| WORK ORDER |
Filter the listing below for "well" and report every line that has it.

| DATA SHOWN |
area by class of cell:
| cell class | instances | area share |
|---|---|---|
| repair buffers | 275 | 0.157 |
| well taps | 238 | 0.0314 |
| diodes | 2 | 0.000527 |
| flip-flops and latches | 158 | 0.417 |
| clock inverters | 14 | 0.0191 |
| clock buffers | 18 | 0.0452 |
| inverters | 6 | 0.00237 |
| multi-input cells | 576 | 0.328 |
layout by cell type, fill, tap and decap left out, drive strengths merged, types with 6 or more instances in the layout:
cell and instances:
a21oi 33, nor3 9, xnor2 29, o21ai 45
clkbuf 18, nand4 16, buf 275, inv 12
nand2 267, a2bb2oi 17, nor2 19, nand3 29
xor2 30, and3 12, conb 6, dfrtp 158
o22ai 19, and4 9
==> config.mk <==
export PLATFORM = sky130hd
export DESIGN_NAME = answer_generator
export DESIGN_NICKNAME = d
export VERILOG_FILES = /design/src/rtl/answer_generator.sv
export SDC_FILE = /design/constraint.sdc
export NUM_CORES = 1
export LEC_CHECK = 0
export CAP_MARGIN = 30
export CORE_MARGIN = 10
export CORE_UTILIZATION = 55
export DETAILED_ROUTE_END_ITERATION = 8
export GPL_ROUTABILITY_DRIVEN = 0
export PLACE_DENSITY = 0.8
export REMOVE_ABC_BUFFERS = 1
export SLEW_MARGIN = 20
export SYNTH_ARGS = -nofsm -noshare
export SYNTH_HDL_FRONTEND = slang
export SYNTH_SLANG_ARGS = --single-unit
==> constraint.sdc <==
create_clock -name clk -period 2.7 [get_ports clk]
set_input_delay 0.54 -clock clk [delete_from_list [all_inputs] [get_ports clk]]
set_output_delay 0.54 -clock clk [all_outputs]
set_load 0.1 [all_outputs]
File: config.mk
export PLATFORM = sky130hd
export DESIGN_NAME = hist_cdf_reader
export DESIGN_NICKNAME = d
export VERILOG_FILES = /design/src/rtl/hist_pkg.sv /design/src/rtl/hist_skid_fifo.sv /design/src/rtl/hist_cdf_reader.sv
export SDC_FILE = /design/constraint.sdc
export NUM_CORES = 1
export LEC_CHECK = 0
export CAP_MARGIN = 10
export CORE_ASPECT_RATIO = 1.75
export CORE_UTILIZATION = 51
export CTS_CLUSTER_SIZE = 12
export DETAILED_ROUTE_END_ITERATION = 7
export PLACE_DENSITY = 0.88
export SETUP_SLACK_MARGIN = 0.3
export SYNTH_ARGS = -nofsm -noshare
export SYNTH_HDL_FRONTEND = slang
export SYNTH_HIERARCHICAL = 1
export SYNTH_SLANG_ARGS = --single-unit
File: constraint.sdc
create_clock -name iClk -period 2.8 [get_ports iClk]
set_input_delay 0.56 -clock iClk [delete_from_list [all_inputs] [get_ports iClk]]
set_output_delay 0.56 -clock iClk [all_outputs]
set_load 0.03 [all_outputs]
**config.mk**
```make
export PLATFORM = sky130hd
export DESIGN_NAME = work_loader
export DESIGN_NICKNAME = d
export VERILOG_FILES = /design/src/rtl/work_loader_pkg.sv /design/src/rtl/work_shadow_regs.sv /design/src/rtl/work_loader.sv
export SDC_FILE = /design/constraint.sdc
export NUM_CORES = 1
export LEC_CHECK = 0
export ABC_AREA = 1
export BUFFER_PORTS_ARGS = -buffer_cell sky130_fd_sc_hd__buf_4
export CORE_ASPECT_RATIO = 1.2
export CORE_UTILIZATION = 45
export DETAILED_ROUTE_END_ITERATION = 16
export GPL_TIMING_DRIVEN = 0
export SLEW_MARGIN = 5
export SYNTH_ARGS = -nofsm -noshare
export SYNTH_HDL_FRONTEND = slang
export SYNTH_HIERARCHICAL = 1
export SYNTH_SLANG_ARGS = --single-unit
```
**constraint.sdc**
```tcl
create_clock -name clk -period 38.1 [get_ports clk]
set_input_delay 7.62 -clock clk [delete_from_list [all_inputs] [get_ports clk]]
set_output_delay 7.62 -clock clk [all_outputs]
set_load 0.1 [all_outputs]
```
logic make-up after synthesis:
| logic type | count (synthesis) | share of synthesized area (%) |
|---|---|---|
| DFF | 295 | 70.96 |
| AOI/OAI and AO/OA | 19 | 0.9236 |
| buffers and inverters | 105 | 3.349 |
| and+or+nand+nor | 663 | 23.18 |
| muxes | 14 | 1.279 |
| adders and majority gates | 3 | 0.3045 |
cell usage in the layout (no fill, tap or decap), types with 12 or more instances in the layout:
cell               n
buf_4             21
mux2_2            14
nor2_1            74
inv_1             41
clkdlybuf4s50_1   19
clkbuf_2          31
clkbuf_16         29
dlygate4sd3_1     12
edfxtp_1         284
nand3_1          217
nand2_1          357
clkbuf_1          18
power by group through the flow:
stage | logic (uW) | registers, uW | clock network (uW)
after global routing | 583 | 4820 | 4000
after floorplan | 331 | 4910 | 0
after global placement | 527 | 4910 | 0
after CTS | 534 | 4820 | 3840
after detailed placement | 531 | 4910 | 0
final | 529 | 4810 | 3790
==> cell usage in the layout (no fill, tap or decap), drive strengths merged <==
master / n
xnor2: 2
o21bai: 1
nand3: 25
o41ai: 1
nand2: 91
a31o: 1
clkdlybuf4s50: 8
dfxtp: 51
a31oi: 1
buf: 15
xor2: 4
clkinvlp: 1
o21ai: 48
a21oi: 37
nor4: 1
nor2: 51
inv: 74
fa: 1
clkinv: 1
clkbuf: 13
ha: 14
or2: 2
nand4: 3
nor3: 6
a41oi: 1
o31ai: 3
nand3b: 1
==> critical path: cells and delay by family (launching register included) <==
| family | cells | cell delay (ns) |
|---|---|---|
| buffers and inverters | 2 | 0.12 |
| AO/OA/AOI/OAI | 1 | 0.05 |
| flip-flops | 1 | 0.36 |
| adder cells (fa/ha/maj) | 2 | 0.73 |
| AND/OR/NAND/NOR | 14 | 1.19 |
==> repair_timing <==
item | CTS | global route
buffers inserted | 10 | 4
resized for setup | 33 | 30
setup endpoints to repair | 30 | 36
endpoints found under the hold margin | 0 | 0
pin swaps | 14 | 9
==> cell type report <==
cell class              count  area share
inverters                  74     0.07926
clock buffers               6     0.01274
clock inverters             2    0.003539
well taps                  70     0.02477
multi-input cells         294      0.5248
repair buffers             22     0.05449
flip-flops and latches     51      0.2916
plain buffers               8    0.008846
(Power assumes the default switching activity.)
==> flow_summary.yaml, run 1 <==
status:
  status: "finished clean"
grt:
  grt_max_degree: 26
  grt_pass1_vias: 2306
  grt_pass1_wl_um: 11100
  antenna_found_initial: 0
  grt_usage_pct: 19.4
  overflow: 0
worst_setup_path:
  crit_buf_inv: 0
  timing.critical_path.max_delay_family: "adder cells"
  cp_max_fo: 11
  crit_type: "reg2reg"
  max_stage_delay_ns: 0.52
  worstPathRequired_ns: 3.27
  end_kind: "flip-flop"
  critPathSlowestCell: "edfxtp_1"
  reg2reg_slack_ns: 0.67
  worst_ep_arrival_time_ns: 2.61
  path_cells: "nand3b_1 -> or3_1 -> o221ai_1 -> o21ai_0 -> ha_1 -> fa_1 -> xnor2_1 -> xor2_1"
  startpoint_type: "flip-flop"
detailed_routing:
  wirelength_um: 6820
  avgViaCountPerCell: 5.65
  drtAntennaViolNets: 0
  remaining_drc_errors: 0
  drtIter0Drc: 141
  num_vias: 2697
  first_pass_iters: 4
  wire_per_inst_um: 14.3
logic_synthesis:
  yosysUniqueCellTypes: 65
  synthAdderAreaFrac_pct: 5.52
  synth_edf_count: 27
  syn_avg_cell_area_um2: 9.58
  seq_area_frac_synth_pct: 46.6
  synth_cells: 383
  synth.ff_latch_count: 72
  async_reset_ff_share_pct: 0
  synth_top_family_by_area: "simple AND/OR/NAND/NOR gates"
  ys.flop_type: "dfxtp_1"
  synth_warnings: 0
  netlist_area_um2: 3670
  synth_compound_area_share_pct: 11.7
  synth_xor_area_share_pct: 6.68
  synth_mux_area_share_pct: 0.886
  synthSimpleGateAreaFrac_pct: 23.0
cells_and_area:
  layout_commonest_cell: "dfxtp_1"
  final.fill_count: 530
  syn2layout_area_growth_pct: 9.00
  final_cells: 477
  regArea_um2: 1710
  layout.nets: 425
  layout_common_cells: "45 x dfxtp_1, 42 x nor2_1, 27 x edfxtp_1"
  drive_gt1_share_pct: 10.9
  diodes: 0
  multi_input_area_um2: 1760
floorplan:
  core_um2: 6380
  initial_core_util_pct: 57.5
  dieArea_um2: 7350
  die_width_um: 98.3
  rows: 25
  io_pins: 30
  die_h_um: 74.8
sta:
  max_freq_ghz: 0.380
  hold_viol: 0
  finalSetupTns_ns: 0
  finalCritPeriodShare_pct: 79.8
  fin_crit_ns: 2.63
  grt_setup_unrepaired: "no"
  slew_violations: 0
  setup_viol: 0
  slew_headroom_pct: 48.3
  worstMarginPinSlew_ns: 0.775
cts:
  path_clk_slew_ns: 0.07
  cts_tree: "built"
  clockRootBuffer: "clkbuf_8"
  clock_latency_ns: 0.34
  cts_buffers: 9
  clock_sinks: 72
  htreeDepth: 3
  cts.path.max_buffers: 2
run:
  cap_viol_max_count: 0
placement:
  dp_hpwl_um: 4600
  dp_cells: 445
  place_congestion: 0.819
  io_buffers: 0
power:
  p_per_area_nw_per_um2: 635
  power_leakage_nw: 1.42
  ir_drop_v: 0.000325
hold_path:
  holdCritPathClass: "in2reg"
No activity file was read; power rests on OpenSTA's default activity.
<file path="config.mk">
export PLATFORM = sky130hd
export DESIGN_NAME = keypad_matrix_emu
export DESIGN_NICKNAME = d
export VERILOG_FILES = /design/src/rtl/keypad_matrix_emu.sv
export SDC_FILE = /design/constraint.sdc
export NUM_CORES = 1
export LEC_CHECK = 0
export CORE_AREA = 4 4 72 74
export DETAILED_ROUTE_END_ITERATION = 12
export DIE_AREA = 0 0 76 78
export GPL_TIMING_DRIVEN = 0
export HOLD_SLACK_MARGIN = 0.05
export PLACE_DENSITY = 0.77
export SLEW_MARGIN = 20
export SYNTH_ARGS = -nofsm -noshare
export SYNTH_HDL_FRONTEND = slang
export SYNTH_SLANG_ARGS = --single-unit
</file>
<file path="constraint.sdc">
create_clock -name clk -period 4.2 [get_ports clk]
set_input_delay 1.05 -clock clk [delete_from_list [all_inputs] [get_ports clk]]
set_output_delay 1.05 -clock clk [all_outputs]
set_load 0.02 [all_outputs]
</file>
## src/rtl/mips_pkg.sv

```systemverilog
// mips_pkg: shared widths and helpers for the writeback stage register file.
`default_nettype none

package mips_pkg;

  localparam int DATA_W     = 16;
  localparam int REG_ADDR_W = 3;
  localparam int NUM_REGS   = 8;

  typedef logic [DATA_W-1:0]     data_t;
  typedef logic [REG_ADDR_W-1:0] reg_addr_t;

  localparam reg_addr_t REG_ZERO = 3'd0;

  // Increment that sticks at all-ones instead of wrapping.
  function automatic data_t sat_inc(input data_t v);
    return (v == {DATA_W{1'b1}}) ? v : v + data_t'(1);
  endfunction

endpackage

`default_nettype wire

```

## src/rtl/wb_select.sv

```systemverilog
// wb_select: writeback data mux and commit decode for the MEM/WB stage.
`default_nettype none

module wb_select
  import mips_pkg::*;
(
  input  logic      rst_n,
  input  logic      en,
  input  logic      reg_write,
  input  logic      mem_to_reg,
  input  reg_addr_t write_reg,
  input  data_t     mem_data,
  input  data_t     alu_result,
  output data_t     write_data,
  output logic      commit
);

  assign write_data = mem_to_reg ? mem_data : alu_result;
  // r0 is hardwired, so a write aimed at it never commits.
  assign commit     = en & reg_write & (write_reg != REG_ZERO) & rst_n;

endmodule

`default_nettype wire

```

## src/rtl/wb_register_file.sv

```systemverilog
// wb_register_file: 8x16 register file with writeback commit and saturating write counter.
// Define WB_BYPASS_EN for write-through bypass on same-cycle reads of the committing index.
`default_nettype none

module wb_register_file
  import mips_pkg::*;
(
  input  logic              clk,
  input  logic              rst_n,
  input  logic              en,
  input  logic              regWrite_out_pipe_4,
  input  logic              memtoReg_out_pipe_4,
  input  logic [2:0]        write_reg_ex_out_pipe_4,
  input  logic [DATA_W-1:0] data_mem_read_data_out_pipe_4,
  input  logic [DATA_W-1:0] aluResult_out_pipe_4,
  input  logic [2:0]        read_reg_1,
  input  logic [2:0]        read_reg_2,
  output logic [DATA_W-1:0] read_data_1,
  output logic [DATA_W-1:0] read_data_2,
  output logic [DATA_W-1:0] wb_write_data,
  output logic              wb_commit,
  output logic [DATA_W-1:0] wb_count
);

  data_t regs [NUM_REGS];
  data_t count_r;

  wb_select u_wb_select (
    .rst_n      (rst_n),
    .en         (en),
    .reg_write  (regWrite_out_pipe_4),
    .mem_to_reg (memtoReg_out_pipe_4),
    .write_reg  (write_reg_ex_out_pipe_4),
    .mem_data   (data_mem_read_data_out_pipe_4),
    .alu_result (aluResult_out_pipe_4),
    .write_data (wb_write_data),
    .commit     (wb_commit)
  );

  // wb_commit already folds in en, rst_n and the r0 guard.
  always_ff @(posedge clk) begin
    if (!rst_n) begin
      for (int i = 0; i < NUM_REGS; i++) begin
        regs[i] <= '0;
      end
      count_r <= '0;
    end else if (wb_commit) begin
      regs[write_reg_ex_out_pipe_4] <= wb_write_data;
      count_r                       <= sat_inc(count_r);
    end
  end

  function automatic data_t read_port(input reg_addr_t idx);
    data_t v;
    v = (idx == REG_ZERO) ? '0 : regs[idx];
`ifdef WB_BYPASS_EN
    if (idx != REG_ZERO && wb_commit && idx == write_reg_ex_out_pipe_4) begin
      v = wb_write_data;
    end
`endif
    return v;
  endfunction

  always_comb begin
    read_data_1 = read_port(read_reg_1);
    read_data_2 = read_port(read_reg_2);
  end

  assign wb_count = count_r;

endmodule

`default_nettype wire

```
// Handshake: req is a level held by the requester; gnt marks the operation in flight,
// and done pulses for one cycle with gnt. Requesters drop req within a cycle of done.
module adder_3bit_rr_ctrl #(
  parameter int NREQ = 3
) (
  input  logic                clk,
  input  logic                rst_n,
  input  logic [NREQ-1:0]     req,
  input  logic [3*NREQ-1:0]   a_in,
  input  logic [3*NREQ-1:0]   b_in,
  output logic [NREQ-1:0]     gnt,
  output logic [NREQ-1:0]     done,
  output logic [2:0]          sum_out,
  output logic                carry_out,
  output logic                busy
);
  localparam int PW = $clog2(NREQ);
  localparam logic [NREQ-1:0] ONE = NREQ'(1);

  typedef enum logic [1:0] {IDLE, CALC, DONE} state_t;

  state_t          state;
  logic [PW-1:0]   ptr;
  logic [PW-1:0]   win_q;
  logic [PW-1:0]   win;
  logic            found;
  logic [2:0]      op_a;
  logic [2:0]      op_b;
  logic [2:0]      win_a;
  logic [2:0]      win_b;
  logic [2:0]      add_sum;
  logic            add_carry;

  // Search upward from ptr, wrapping, for the first active request.
  always_comb begin
    found = 1'b0;
    win   = '0;
    for (int k = 0; k < NREQ; k++) begin
      if (!found && req[(int'(ptr) + k) % NREQ]) begin
        found = 1'b1;
        win   = PW'((int'(ptr) + k) % NREQ);
      end
    end
  end

  assign win_a = a_in[3*int'(win) +: 3];
  assign win_b = b_in[3*int'(win) +: 3];
  assign busy  = (state != IDLE);

  adder_3bit u_adder (
    .a     (op_a),
    .b     (op_b),
    .sum   (add_sum),
    .carry (add_carry)
  );

  always_ff @(posedge clk or negedge rst_n) begin
    if (!rst_n) begin
      state     <= IDLE;
      ptr       <= '0;
      win_q     <= '0;
      op_a      <= '0;
      op_b      <= '0;
      gnt       <= '0;
      done      <= '0;
      sum_out   <= '0;
      carry_out <= 1'b0;
    end else begin
      case (state)
        IDLE: begin
          if (found) begin
            gnt   <= ONE << win;
            win_q <= win;
            op_a  <= win_a;
            op_b  <= win_b;
            state <= CALC;
          end
        end
        CALC: begin
          sum_out   <= add_sum;
          carry_out <= add_carry;
          done      <= gnt;
          state     <= DONE;
        end
        DONE: begin
          done  <= '0;
          gnt   <= '0;
          // The winner moves to the back of the queue.
          ptr   <= (int'(win_q) == NREQ - 1) ? '0 : win_q + 1'b1;
          state <= IDLE;
        end
        default: state <= IDLE;
      endcase
    end
  end
endmodule

File: config.mk
export PLATFORM = sky130hd
export DESIGN_NAME = adder_3bit_rr_ctrl
export DESIGN_NICKNAME = d
export VERILOG_FILES = /design/src/rtl/adder_3bit_rr_ctrl.sv
export SDC_FILE = /design/constraint.sdc
export NUM_CORES = 1
export LEC_CHECK = 0
export ABC_AREA = 1
export ABC_CLOCK_PERIOD_IN_PS = 2700
export CAP_MARGIN = 5
export CORE_ASPECT_RATIO = 2
export CORE_MARGIN = 2
export CORE_UTILIZATION = 25
export DETAILED_ROUTE_END_ITERATION = 10
export MAX_ROUTING_LAYER = met4
export SLEW_MARGIN = 0
export SYNTH_ARGS = -nofsm -noshare
export SYNTH_HDL_FRONTEND = slang
export SYNTH_SLANG_ARGS = --single-unit
File: constraint.sdc
create_clock -name clk -period 2.7 [get_ports clk]
set_clock_uncertainty 0.05 [all_clocks]
set_input_delay 0.81 -clock clk [delete_from_list [all_inputs] [get_ports clk]]
set_output_delay 0.81 -clock clk [all_outputs]
set_load 0.03 [all_outputs]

| WRITTEN SOLUTION |
| well taps | 238 | 0.0314 |
well taps                  70     0.02477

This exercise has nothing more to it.